We audio professionals tend to love our source audio. There’s just something about that moment when you capture a great sound and a great performance that you don’t want to let go. Later, when we mix these tracks, we take a timid approach because if we dare push one knob too far, we’ll ruin the magic. I know, because I’ve felt this many times. However, there comes a time when a track needs dynamic processing, and choosing the right tool for the job can be almost more work than using the tool itself. And in today’s productions, it can be hard to make the dynamics of each element stand out due to the amount of mastering limiting and playback compression that’s happening everywhere. Let’s talk about some of the dynamic processors you can use to level your dynamics for the purpose of increasing volume and standing out in a busy mix without destroying the character of that magical audio you captured.

First and foremost, the most common tool for this task is the console channel compressor. Most consoles have a dynamics section built into every channel, thus it can be easy to reach up for it. Most board compressors can handle most dynamic processing tasks, and even impart some incredible sonic qualities to our sound. However, there are going to be some stubborn sounds that need more power than a board compressor can give. I find that the compressors on any SSL board are mighty powerful, but they don’t always behave exactly as you need them, and sometimes you need something that just has a different flavor. Enter the digital compressor. There are plenty of these—so many in fact, it’ll make your head spin.

I personally think one of the most powerful digital compressors is the Waves API 2500, which has the ability to go from one extreme to another, and anything in between.

You might have heard of the Waves CLA-76. (It’s great as well.) All of these can tame those peaks, even the dynamics, and allow you to raise the level of the track before pushing into the red. But what if we want to push things a little further and get a little more volume? What if we’re shooting for aggression? Try limiters!



The limiter is an amazing tool for increasing the volume in a track without destroying it’s character. How can we achieve this when a limiter limits? Well, the idea is actually very simple. A limiter can be set such that with proper attack and release settings, clamping occurs in a very predictable way, so that no stray peaks jump out from our ceiling. With that, we can set a threshold that puts a hard stopping point on our amplitude. From there, we can gain the track back up and let that volume scream. Doing this increases the RMS level of the track and will give it substantial weight. There are a lot of different characteristics of different limiters that behave in interesting ways for different sonic results. I recommend experimenting with a bunch of outboard limiters if you have the chance. But if you don’t, digital recreations of analog limiters should be your first encounter. Digital limiters aren’t always the most amazing processors, and that’s part of the reason a lot of people were very reluctant to give digital plug-ins a chance when digital recording starting becoming popular.

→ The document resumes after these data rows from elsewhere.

Context: an optimization exercise on an open-source flow, tuned for small area, a short achievable clock period and few clock cycles per item. The choices shown serve that exercise and are no tape-out recipe. The RTL was checked by simulation tests, not by an equivalence proof against the original design.

==> module fc_param_store, before the edit <==
module fc_param_store (
   input  logic         clk,
   input  logic         rst_n,
   input  logic         wb_cyc,
   input  logic         wb_stb,
   input  logic         wb_we,
   input  logic [8:0]   wb_adr,
   input  logic [7:0]   wb_dat_w,
   output logic         wb_ack,
   output logic [7:0]   wb_dat_r,
   input  logic [3:0]   phase,
   output logic [239:0] beat_weights,
   output logic [79:0]  biases
);
   localparam int rings = 30;
   localparam logic [1:0] st_idle = 2'd0;
   localparam logic [1:0] st_wait = 2'd1;
   localparam logic [1:0] st_ack  = 2'd2;
   logic [127:0] ring [rings];
   logic [7:0]   bias_mem [10];
   logic [1:0]   st;
   logic [8:0]   adr_q;
   logic [7:0]   dat_q;
   logic [7:0]   rd_q;
   logic [7:0]   rd_out_q;
   logic [4:0]   rd_row;
   logic [3:0]   rd_col;
   logic         hit;
   logic         ack_q;
   logic [4:0]   row;
   logic [3:0]   col;
   logic [7:0]   rd_dat;
   logic         wait_next;
   logic [29:0]  ring_we_q;
   logic [9:0]   bias_we_q;
   assign row = adr_q[8:4];
   assign col = adr_q[3:0];
   assign hit = (st == st_wait) && (phase == col || row >= 5'd30);
   always_ff @(posedge clk) begin
      if (!rst_n) begin
         st    <= st_idle;
         ack_q <= 1'b0;
      end else begin
         ack_q <= hit;
         case (st)
            st_idle: if (wb_cyc && wb_stb) st <= st_wait;
            st_wait: if (hit) st <= st_ack;
            default: st <= st_idle;
         endcase
      end
   end
   always_ff @(posedge clk) begin
      adr_q <= wb_adr;
      dat_q <= wb_dat_w;
   end
   assign wait_next = rst_n && ((st == st_idle && wb_cyc && wb_stb) ||
                                (st == st_wait && !hit));
   always_ff @(posedge clk) begin
      for (int r = 0; r < rings; r++) begin
         ring_we_q[r] <= wait_next && wb_we && wb_adr[8:4] == 5'(r) &&
                         wb_adr[3:0] == phase + 4'd1;
      end
      for (int c = 0; c < 10; c++) begin
         bias_we_q[c] <= wait_next && wb_we && wb_adr[8:4] == 5'd30 &&
                         wb_adr[3:0] == 4'(c);
      end
   end
   for (genvar r = 0; r < rings; r++) begin : g_ring
      always_ff @(posedge clk) begin
         if (ring_we_q[r]) begin
            ring[r] <= {dat_q, ring[r][127:8]};
         end else begin
            ring[r] <= {ring[r][7:0], ring[r][127:8]};
         end
      end
      assign beat_weights[8*r +: 8] = ring[r][127:120];
   end
   for (genvar c = 0; c < 10; c++) begin : g_bias
      always_ff @(posedge clk) begin
         if (bias_we_q[c]) begin
            bias_mem[c] <= dat_q;
         end
      end
      assign biases[8*c +: 8] = bias_mem[c];
   end
   assign rd_row = wb_adr[8:4];
   assign rd_col = wb_adr[3:0];
   always_comb begin
      rd_dat = '0;
      if (rd_row < 5'd30) begin
         rd_dat = ring[rd_row][15:8];
      end else if (rd_row == 5'd30) begin
         for (int c = 0; c < 10; c++) begin
            if (rd_col == 4'(c)) begin
               rd_dat = bias_mem[c];
            end
         end
      end
   end
   always_ff @(posedge clk) begin
      rd_q     <= rd_dat;
      rd_out_q <= rd_q;
   end
   assign wb_ack   = ack_q;
   assign wb_dat_r = rd_out_q;
endmodule
==> flow/config.mk <==
export PLATFORM = sky130hd
export DESIGN_NAME = fc_top
export DESIGN_NICKNAME = fc_top
export VERILOG_FILES = /design/flow/design.v
export SDC_FILE = /design/flow/constraint.sdc
export NUM_CORES = 8
export LEC_CHECK = 0
export ABC_CLOCK_PERIOD_IN_PS = 3000
export CAP_MARGIN = 20
export CORE_MARGIN = 2
export CORE_UTILIZATION = 65
export CTS_CLUSTER_DIAMETER = 100
export CTS_CLUSTER_SIZE = 24
export PLACE_DENSITY = 0.74
export SLEW_MARGIN = 20
export SYNTH_HIERARCHICAL = 1
export SYNTH_MINIMUM_KEEP_SIZE = 0
==> flow/constraint.sdc <==
create_clock -name core_clock -period 18.0 [get_ports {clk}]
set_input_delay 3.6000 -clock core_clock [delete_from_list [all_inputs] [get_ports {clk}]]
set_output_delay 3.6000 -clock core_clock [all_outputs]
set_load 0.01 [all_outputs]
standard.sh (not shown) runs the stock make flow with config.mk's settings and CLKGATE_MAP_FILE= SYNTH_SCRIPT=/design/flow/synth_recipe.tcl, a recipe that flattens the netlist after the stock synthesis.
==> flow/flow/run.sh <==
#!/bin/bash
# Layout flow: the standard ORFS flow (standard.sh, which also runs the
# standard synthesis), with two changes to how the layout is made:
#  - the ports are buffered with buf_4 cells rather than the delay buffer
#    that buffer_ports picks by default (every port still gets a buffer);
#  - repair_timing is asked to keep a setup margin, so that it sizes and
#    buffers the paths it would otherwise leave alone at the 18 ns clock.
# The clock, its period and the SDC are the standard flow's, unchanged.
set -euo pipefail
bash standard.sh \
   "SETUP_SLACK_MARGIN=${FC_SETUP_MARGIN:-13.3}" \
   "BUFFER_PORTS_ARGS=-buffer_cell sky130_fd_sc_hd__buf_4" \
   finish > flow_standard.log 2>&1
Testbench counts at the start, summed over its fixed seeds: cycles 6,403, frames 384.
Change:
--- a/flow/design.v
+++ b/flow/design.v
@@ -22,11 +22,8 @@
    logic [1:0]   st;
    logic [8:0]   adr_q;
    logic [7:0]   dat_q;
    logic [7:0]   rd_q;
-   logic [7:0]   rd_out_q;
-   logic [4:0]   rd_row;
-   logic [3:0]   rd_col;
    logic         hit;
    logic         ack_q;
    logic [4:0]   row;
    logic [3:0]   col;
@@ -83,28 +80,25 @@
          end
       end
       assign biases[8*c +: 8] = bias_mem[c];
    end
-   assign rd_row = wb_adr[8:4];
-   assign rd_col = wb_adr[3:0];
    always_comb begin
       rd_dat = '0;
-      if (rd_row < 5'd30) begin
-         rd_dat = ring[rd_row][15:8];
-      end else if (rd_row == 5'd30) begin
+      if (row < 5'd30) begin
+         rd_dat = ring[row][7:0];
+      end else if (row == 5'd30) begin
          for (int c = 0; c < 10; c++) begin
-            if (rd_col == 4'(c)) begin
+            if (col == 4'(c)) begin
                rd_dat = bias_mem[c];
             end
          end
       end
    end
    always_ff @(posedge clk) begin
-      rd_q     <= rd_dat;
-      rd_out_q <= rd_q;
+      rd_q <= rd_dat;
    end
    assign wb_ack   = ack_q;
-   assign wb_dat_r = rd_out_q;
+   assign wb_dat_r = rd_q;
 endmodule
 `timescale 1ns/1ps
 module fc_input_buffer (
    input  logic        clk,
What happened: Cell area goes down by about 0.5%; critical path depth does not change; hold slack improves by 0.047 ns; setup slack gets better by 0.046 ns; final cell count is about the same; clock-buffer cell count went down by 1.
Testbench counts after the change, summed over its fixed seeds: cycles 6,403, frames 384.

-- port drivers added, routing unchanged --
The flow's constraints put no driver on any port. The routed layouts listed below were extracted and timed again, unchanged, in two steps. Step 1 assumes that a clkbuf_16 drives the clock port and a buf_2 every other input. Step 2 times the ports against the registers' clock, not the clock port: input delays grow and output delays shrink by t, the midpoint of the rising clock arrivals with the driver on. Three values: ideal ports, drivers, drivers and shift; two values: the first two.
| run | t (ns) | setup slack, ns | pins driven straight from the clock port |
|---|---|---|---|
| the first run | 1.059 | 12.859 / 12.772 / 12.132 | 1 |
| the second run | 1.046 | 12.905 / 12.794 / 12.378 | 1 |
After both steps every run listed still meets setup and hold. The setup slack of the first run, which loses most, moves by -0.087 ns with the drivers and by -0.727 ns with both steps.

One of my favorite limiters is iZotope’s Ozone Vintage Limiter, which has several different algorithms to choose from along with parameters to get extremely specific. This limiter is very suitable for mastering and mixing. I use it on my master bus because I master my own mixes, and have never had a complaint yet! Sometimes though, you want limiters that are have useful functionality for mixing source material like drums, vocals, guitars or synths. For that, I’ll recommend to you my Finality limiter that I designed.



Finality was designed to be versatile, with a range of features that can change how the plug-in works with different types of sonics and dynamics. For example, the Aggro control can effect the release envelope to be more favorable for drums. The Color control adds some saturation to fatten up the sound and even further decrease the dynamic range (ultimately allowing for more RMS volume). The Auto Gain automatically makes up for the lost gain, and all of this can be used in parallel via the Mix knob.

Limiters like Finality can give you a few ways to preserve the sonic character of your tracks while allowing you to decrease the range of the dynamics for the purpose of raising volume. I hope you found this article useful; if you liked it please let me know in the comments! Thanks!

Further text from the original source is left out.